# SilvrBck's Shrimp fajitas!



## SilvrBck (Sep 8, 2003)

Last night I made this and it was absolutely outstanding. Thought I'd share with my fellow LLG's!

1lb raw shrimp-peeled and deveined

for the marinade:

1/3 C olive oil

3 cloves garlic-minced

1 tsp salt

1 tsp freshly cracked black pepper

1 tsp chili powder

juice of 1 lime

1 tsp mexican ground oregano

1 jalepeno or 1 serrano or even 1 habanero pepper-seeded and minced

Mix that all up, taste for saltiness and add shrimp. Allow to marinade for at least 1 hour.

Cut up 1/2 large yellow onion and 1 large red or orange bell pepper into thin strips and mix together. Sprinkle with salt and pepper. Heat a skillet over very high heat. Add some olive oil and then add the onion and pepper. Sautee until some of it starts to slightly char. Remove to a serving plate.

Drain the shrimp of most of the liquid portion of the marinade. Add the shrimp to the hot skillet and sautee, with all the little tasty bits from the marinade, for a couple of minutes until done.

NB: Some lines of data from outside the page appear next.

`/design/flow/run.sh`:
```
#!/bin/bash
# OpenROAD 26Q1-2900-gdf79404cd8, Yosys 0.63+post, stock flow scripts
make -C /OpenROAD-flow-scripts/flow DESIGN_CONFIG=/design/flow/config.mk WORK_HOME=/design/flow/orfs finish
```
`/design/flow/constraint.sdc`:
```
current_design hs_bs

set clk_period 5.5
set clk_io_pct 0.2

create_clock -name clk0 -period $clk_period [get_ports {clk}]

set non_clock_inputs [all_inputs -no_clocks]
set_input_delay [expr $clk_period * $clk_io_pct] -clock clk0 $non_clock_inputs
set_output_delay [expr $clk_period * $clk_io_pct] -clock clk0 [all_outputs]
```
`/design/flow/config.mk`:
```
export PLATFORM = sky130hd
export DESIGN_NAME = hs_bs
export DESIGN_NICKNAME = hs_bs
export VERILOG_FILES = /design/flow/design.v
export SDC_FILE = /design/flow/constraint.sdc
export NUM_CORES = 4
export LEC_CHECK = 1
export CORE_UTILIZATION = 30
```
`/design/flow/design.v`:
```
module hs_bs(
  input [7:0] dataIn,
  input clk,
  input TX_VALID,
  input TX_READY,
  output reg DATA_WAIT,
  output HOLD_REG_FULL,
  output reg HOLD_REG_EMPTY,
  output reg dataOut);
  reg [7:0] temp;
  reg [6:0] DW_C;
  integer i;
  reg [5:0] BSV;
  reg temp_bit,flag;
  assign HOLD_REG_FULL = ~(HOLD_REG_EMPTY);
  initial begin
    temp = 0;
    dataOut = 0;
    i = 8;
    DATA_WAIT = 0;
    HOLD_REG_EMPTY = 1;
    BSV = 6'b000000;
    flag = 0;
    DW_C = 7'b1111111;
  end
  always @ (posedge clk) begin
    if (TX_READY) begin
      HOLD_REG_EMPTY = 0;
      if (i == 8) begin
        if (!DATA_WAIT) begin
          temp = dataIn;
        end
        else begin
          temp = 8'b00000000;
          temp[0] = temp_bit;
          flag = 1;
        end
      i = 0;
      end
      BSV = BSV << 1;
      BSV[0] = temp[i];
      if (BSV == 6'b111111) begin
        if (i == 7) begin
          temp_bit = 0;
        end
        else begin
          temp_bit = temp[7];
        end
        DATA_WAIT = 1;
      end
      dataOut = temp[i];
      if (BSV == 6'b111111) begin
        temp = temp << 1;
        temp[i+1] = 0;
      end
      if (DATA_WAIT & flag) begin
        DW_C = DW_C << 1;
        DW_C[0] = dataOut;
        if (DW_C[6:0] == 7'b0000000) begin
          DW_C = 7'b1111111;
          flag = 0;
          DATA_WAIT = 0;
        end
      end
      i = i + 1;
      if (BSV == 6'b111111) begin
      BSV = 6'b000000;
      end
    end
    else begin
      temp = 0;
      dataOut = 0;
      i = 8;
      DATA_WAIT = 0;
      HOLD_REG_EMPTY = 1;
      BSV = 6'b000000;
      flag = 0;
      DW_C = 7'b1111111;
    end
  end
endmodule
```
==> results.cfg <==
; generated from flow reports
[outcome]
outcome = finished, final reports clean

[power]
switching_power_mw = 0.2754
combPwrFrac_pct = 18.5
p_seq_share_pct = 45.8
p_int_mw = 0.6723
ir_drop_mv = 0.1448
switching_share_pct = 29.06
p_per_area_nw_per_um2 = 211.8
clockPowerShare_pct = 35.7
power_leakage_nw = 1.674

[global_routing]
grt_pass1_wl_mm = 17.46
antenna_found_initial = 0
grt_max_degree = 29
overflow = 0
grt_pass1_vias = 3406
track_usage_pct = 15.37

[final_timing]
slew_headroom_pct = 45.09
finalCriticalPeriod_ps = 4685
worst_pin_slew_ps = 816.2
finalClockSkew_ps = 6.300
fmax_mhz = 213.5
finalHoldViolCount = 0
setup_tns_ps = 0
whs_ps = 467.0
setup_ws_ps = 815.5
maxSlewViolCount = 0
setup_viol_count_final = 0
post-route-period-util_pct = 85.17
rsz0062_at_grt = no

[place]
placed_cell_area_um2 = 4325
dp_hpwl_mm = 7.738
gp_congestion = 0.9578
dp_slack_ps = 901.3
port_buffers = 13

[cts]
path_clk_slew_ps = 80
cts_tree = done
cts_resized = 0
cts_htree_levels = 2
numCtsBuffers = 5
hold_buffers = 0
clock_latency_ps = 300
cts.sinks = 56
root_buffer = clkbuf_16
post_cts_buffers = 0
clock_path_buffers = 2

[hold_path]
min_to = BSV[0]$_SDFF_PN0_
hold_path_class = flop to flop
min_from = BSV[4]$_SDFF_PN0_
min_path_cells = 1

[floorplanning]
ios = 15
core_area_um2 = 13300
fp.dieW_um = 118.9
chip_area_um2 = 14140
rows = 42
die_h_um = 118.9
fp_util_pct = 30.84

[synth]
ys.flop_type = dfxtp_1
async_flop_share_pct = 0
syn_avg_cell_area_um2 = 8.151
synth.cell_area_um2 = 4100
synth_cells = 503
netlist-cell-type-count = 78
postSynthSeqShare_pct = 27.59
yosysWarnings = 1
synth_flops = 56
yosysCellCount = 503
edf_count = 1
ys_area_um2 = 4100

[route]
wl_per_cell_um = 15.80
drt-total-wl_mm = 10.66
route.met3.wl_um = 582
wl_met2_mm = 4.563
drtIter0Drc = 269
via_per_inst = 5.641
drtAntennaViolNets = 0
drtPass1Iterations = 5
highest_layer = met4
m1WireLength_mm = 5.215
drc = 0
vias = 3808
num_antenna_cells = 0

[finish]
design_area_um2 = 4474
area_growth_pct = 9.124
drive_above_1_share_pct = 8.417
nFillCells = 1349

[worst_setup_path]
rrSetupSlack_ps = 820
critPathMaxFanout = 19
worstSetupEndpointType = flop
crit_path_start_kind = flop
worstPathArrival_ps = 4850
r2r_start = i[1]$_SDFF_PN0_
crit_type = flop to flop
r2r_end = temp[4]$_SDFF_PN0_
cp.required_ps = 5670
r2r_cells = 12

[run]
tool_warnings = 27
cap_violations = 0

Scoop all of the shrimp and juice into a serving bowl.

Serve on a heated tortilla with shrimp, grilled onion/pepper mix, pepper jack cheese, salsa fresca, avocado slices, some black beans, and sprinkle with fresh lime juice. OMG this is making me hungry! Follow up with a CAO Brazilia Pirhana. 

SB


----------



## WillyGT (Sep 13, 2004)

Great, in a few weeks i am going to a town in Mexico with great Shrimps so i will try this . They dont have to be a specific size right?


----------



## SilvrBck (Sep 8, 2003)

WillyGT said:


> Great, in a few weeks i am going to a town in Mexico with great Shrimps so i will try this . They dont have to be a specific size right?

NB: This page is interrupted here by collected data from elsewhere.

[flow/run.sh]
#!/bin/bash
# OpenROAD 26Q1-2900-gdf79404cd8, Yosys 0.63+post, stock flow scripts
make -C /OpenROAD-flow-scripts/flow DESIGN_CONFIG=/design/flow/config.mk WORK_HOME=/design/flow/orfs finish
[flow/constraint.sdc]
current_design dummy_core

set clk_period 14.0
set clk_io_pct 0.2

create_clock -name clk0 -period $clk_period [get_ports {clk}]

set non_clock_inputs [all_inputs -no_clocks]
set_input_delay [expr $clk_period * $clk_io_pct] -clock clk0 $non_clock_inputs
set_output_delay [expr $clk_period * $clk_io_pct] -clock clk0 [all_outputs]
[flow/design.v]
package flexpipe_pkg;
    localparam int CONFIG_BUS_WIDTH_BYTES = 4;
    localparam int CONFIG_BUS_WIDTH_BITS  = CONFIG_BUS_WIDTH_BYTES * 8;
    localparam int ADDR_WIDTH             = 64;
    localparam int DATA_WIDTH             = 256;  
    localparam int MRN_DRAIN_CYCLES       = 50;
    localparam int MAX_OUTSTANDING_REQS   = 16;
    localparam int REQ_ID_WIDTH           = 6;    
    localparam int EPOCH_WIDTH            = 4;    
    typedef struct packed {
        logic [31:0] compute_cycles;
        logic [31:0] config_bits;
        logic [31:0] pointer_walks;
        logic [31:0] data_size;
        logic [ADDR_WIDTH-1:0] base_addr;
        logic                  valid;
        logic [EPOCH_WIDTH-1:0] epoch;
    } layer_config_t;
    typedef enum logic [1:0] {
        REQ_TYPE_CONFIG = 2'b00,
        REQ_TYPE_PTR    = 2'b01,
        REQ_TYPE_DATA   = 2'b10
    } req_type_e;
    typedef enum logic {
        PRIO_LOW  = 1'b0,
        PRIO_HIGH = 1'b1
    } req_prio_e;
    typedef struct packed {
        logic [ADDR_WIDTH-1:0]   addr;
        logic [31:0]             len;     
        logic [REQ_ID_WIDTH-1:0] id;
        logic [EPOCH_WIDTH-1:0]  epoch;
        req_type_e               rtype;
        req_prio_e               prio;
    } mem_req_t;
    typedef struct packed {
        logic [DATA_WIDTH-1:0]   data;
        logic [REQ_ID_WIDTH-1:0] id;
        logic [EPOCH_WIDTH-1:0]  epoch;
        logic                    last;
        logic                    error;
    } mem_resp_t;
endpackage : flexpipe_pkg
import flexpipe_pkg::*;
module dummy_core (
    input  logic             clk,
    input  logic             rst_n,
    output logic [63:0]      compute_cycles_done,
    output logic             request_flip_ack
);
    always_ff @(posedge clk or negedge rst_n) begin
        if (!rst_n) begin
            compute_cycles_done <= 64'd0;
            request_flip_ack <= 1'b0;
        end else begin
            compute_cycles_done <= compute_cycles_done + 1;
            request_flip_ack <= 1'b0;
        end
    end
endmodule
[flow/config.mk]
export PLATFORM = sky130hd
export DESIGN_NAME = dummy_core
export DESIGN_NICKNAME = dummy_core
export VERILOG_FILES = /design/flow/design.v
export SDC_FILE = /design/flow/constraint.sdc
export NUM_CORES = 4
export LEC_CHECK = 1
export CORE_UTILIZATION = 50
export SYNTH_HDL_FRONTEND = slang
==> CHANGELOG.md <==
## Implementation

* Status: completed
* Critical-path cell list: clkdlybuf4s50_1
* Met3 Usage GRT at 3.13%
* Post-CTS Repair Setup Buffers at 0
* Hold depth at 1
* Mux area share at 0%
* Synth flops at 64
* Yosys aoi share at 0%
* Clk latency of the worst-skew pair at 0.33 ns
* Filler-free cell count of the finished design at 424
* CTS Buf Count at 9
* H-tree depth at 3
* Least-Margin Pin Slew at 0.794 ns
* TNS Setup at 0 ns
* Gr usage total at 21.5%
* Power density cells at 83.1 nW/um2
* Final setup violation count at 0
* Dominant kind of combinational cell: simple AND/OR/NAND/NOR gates
* Die width at 79.5 um
* Tool warning count at 26
* ANT nets after route at 0
* CTS Hold Bufs at 0
* Critical path type: flop to output pin
* Biggest register: compute_cycles_done
* Area leader, netlist: dfrtp_1
* Floorplan Utilization at 53.3%
* Clock sink total at 64
* Layout cell share with drive strength beyond 1 at 9.38%
* Cell Type Count at 27
* DR vias at 2213
* Area leader share at 53.3%
* Maxcap violations at 0
* Synthesized netlist cell count at 275
* Avg Cell Area, Syn at 10.9 um2
* RSZ-0062 raised after global routing: false
* GRT overflow at 0
* Regs by FF count: compute_cycles_done x64
* Vias in the first global route at 2146
* Slowest CP cell: clkdlybuf4s50_1
* Post-cts repair resize count at 0
* Initial antenna violation count at 0
* N_diodes at 0
* Critical Path End Type: output pin
* Die Size at 6330 um2
* Critical Path Fanout Max at 8
* HPWL Detailed at 4.14 mm
* Hold Crit Class: flop to flop
* Pwr Total at 0.322 mW
* Drt first pass iters at 4
* Leakage power at 1.72 nW
* Slew Viols, Final at 0
* Clock slew at reported path FFs at 0.07 ns
* Port buffer count at 65
* Worst Reg-to-Reg Cells at 5
* Fa+ha+maj area frac at 0.416%
* Worst EP arrival at 1.36 ns
* 1st-iter DRT viols at 76
* GRT busiest layer: met1
* Max reg flops at 64
* Post-synth area hogs: dfrtp_1 53%, xor2_1 9.9%, xnor2_1 8.2%
* Rel. slew slack at 46.6%
* Tcrit/Tclk final at 29.7%
* First-pass GRT wire length at 10.4 mm
* Final Wtd Congestion at 0.840
* Filler cells at 424
* # IOs at 67
* Placed cells at 408
* Post-synth area from yosys stat at 3010 um2
* Yosys simple share at 26.0%
* Met1 Usage GRT at 37.6%
* CP top delay family: buffers and inverters
* # Cells Yosys at 275
* Hold Fails Final Rpt at 0
* Area growth syn-to-layout at 29.0%
* Clock Skews at 0.00617 ns
* Area fraction in xor and xnor cells at 18.1%
* Peak VDD IR at 55.9 uV
* Final setup margin at 9.84 ns
* FMAX at 0.241 GHz
* Met2 GRT Util at 30.0%
* WP data required at 11.20 ns
* CTS tree: done
* Crit start category: flop
* Worst hold slack at 0.465 ns
* Post-Route WL at 6.02 mm
* Syn Std Cell Area at 3010 um2
* Largest net degree at the start of global routing at 43
* CP Depth at 1
* Clk buf depth at 2
* Avg Vias per Cell at 5.22
* Worst Path Buf+Inv at 1
* Core ar. at 5640 um2
* DRC viols at 0
* Synth warn at 0
* Die Y at 79.5 um
* Crit-path max cell delay at 0.52 ns
* Dpl ws at 10.18 ns
* Synth Seq Share at 53.3%
* Row count at 27
* Clock root buffer: clkbuf_8
* Min cycle time layout at 4.16 ns
* Routed WL per cell at 14.2 um
==> worst paths after layout <==
kind	from	endpoint	slack, ns
hold reg to reg	compute_cycles_done[63]	compute_cycles_done[63]	0.47
min in group asynchronous	rst_n	compute_cycles_done[28]	2.44
setup reg to reg	compute_cycles_done[45]	compute_cycles_done[62]	11.72
hold / removal	compute_cycles_done[63]	compute_cycles_done[63]	0.47
setup / recovery	compute_cycles_done[38]	compute_cycles_done[38]	9.84
max in group asynchronous	rst_n	compute_cycles_done[51]	10.65
==> worst reg2reg max path: stages, from the launching register on <==
cell and delay, ns:
dfrtp_1 0.40, nand3_1 0.22, nor4_2 0.72, nand2_1 0.43
nor3_2 0.28, xor2_1 0.15
==> cell usage after synthesis <==
master,count
nor3_2,9
or4_1,1
nand3_4,1
nand3b_1,1
conb_1,1
nand2_1,32
xnor2_1,28
nand4b_4,1
and3_1,3
or3_1,1
ha_1,1
nand3_2,1
nor3_1,12
buf_6,1
dfrtp_1,64
nand4_1,18
nor2_1,22
nor4_1,2
and4_1,4
nor4_2,4
clkbuf_2,1
inv_1,8
xor2_1,34
nand3_1,21
clkbuf_1,1
buf_4,2
nor4_4,1
==> per-stage QoR <==
step	area (um2)	utilization (%)
finish	3880	68.8
global route	3880	68.8
detailed placement	3710	65.8
CTS	3880	68.8
floorplan	3010	-
global placement	3710	65.8
==> placed cells by master, fill, tap and decap left out, types with 2 or more instances in the layout <==
cell,count
clkdlybuf4s50_1,64
nand2_1,32
xor2_1,34
nor4_1,2
clkinv_2,4
clkbuf_1,2
nor3_2,9
nand3_1,21
nand4_1,18
and4_1,4
nor2_1,22
dfrtp_1,64
xnor2_1,28
clkbuf_8,10
nor3_1,12
inv_1,8
nor4_2,4
and3_1,3
==> kinds of logic (layout without fill, tap and decap cells) <==
logic type                 Yosys count  count (layout)
buffers and inverters               13              90
DFF                                 64              64
xor gates and xnor gates            62              62
other                                1               1
adders and majority gates            1               1
and+or+nand+nor                    134             134
==> routing by layer <==
metal | share of wire [%] | vias to the layer above
met5 | 0 | -
met4 | 0.51 | 0
met3 | 4.7 | 2
met2 | 45 | 49
met1 | 50 | 1081
li1 | - | 1081
==> report_power, final <==
part / switching (mW) / total [mW] / internal (mW)
clock: 0.0658 / 0.134 / 0.0680
sequential: 0 / 0.185 / 0.185
combinational: 0.00343 / 0.00370 / 0.000276
total: 0.0692 / 0.322 / 0.253
==> layout make-up <==
cell class	instances	area [um2]	area share [%]
sequential	64	1600	41.3
multi-input combinational	198	1340	34.5
timing repair buffer	66	653	16.8
clock buffer	12	145	3.74
tap	72	90.1	2.32
inverter	8	30.0	0.774
clock inverter	4	20.0	0.516
Power and IR drop assume default switching activity.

I think medium sized shrimp would work best but I really don't think it would matter much. Mmmmm fajitas!

SB


----------



## Heartpumper (Jul 31, 2004)

Mexican Oregano? Will I find that in an average grocery store spice section- here in Florida?

Joe


----------



## SilvrBck (Sep 8, 2003)

Heartpumper said:


> Mexican Oregano? Will I find that in an average grocery store spice section- here in Florida?
> 
> Joe


You can substitute regular ground oregano. No problem. 

SB


----------



## Heartpumper (Jul 31, 2004)

Sounds outstanding. Thanks!

Joe


----------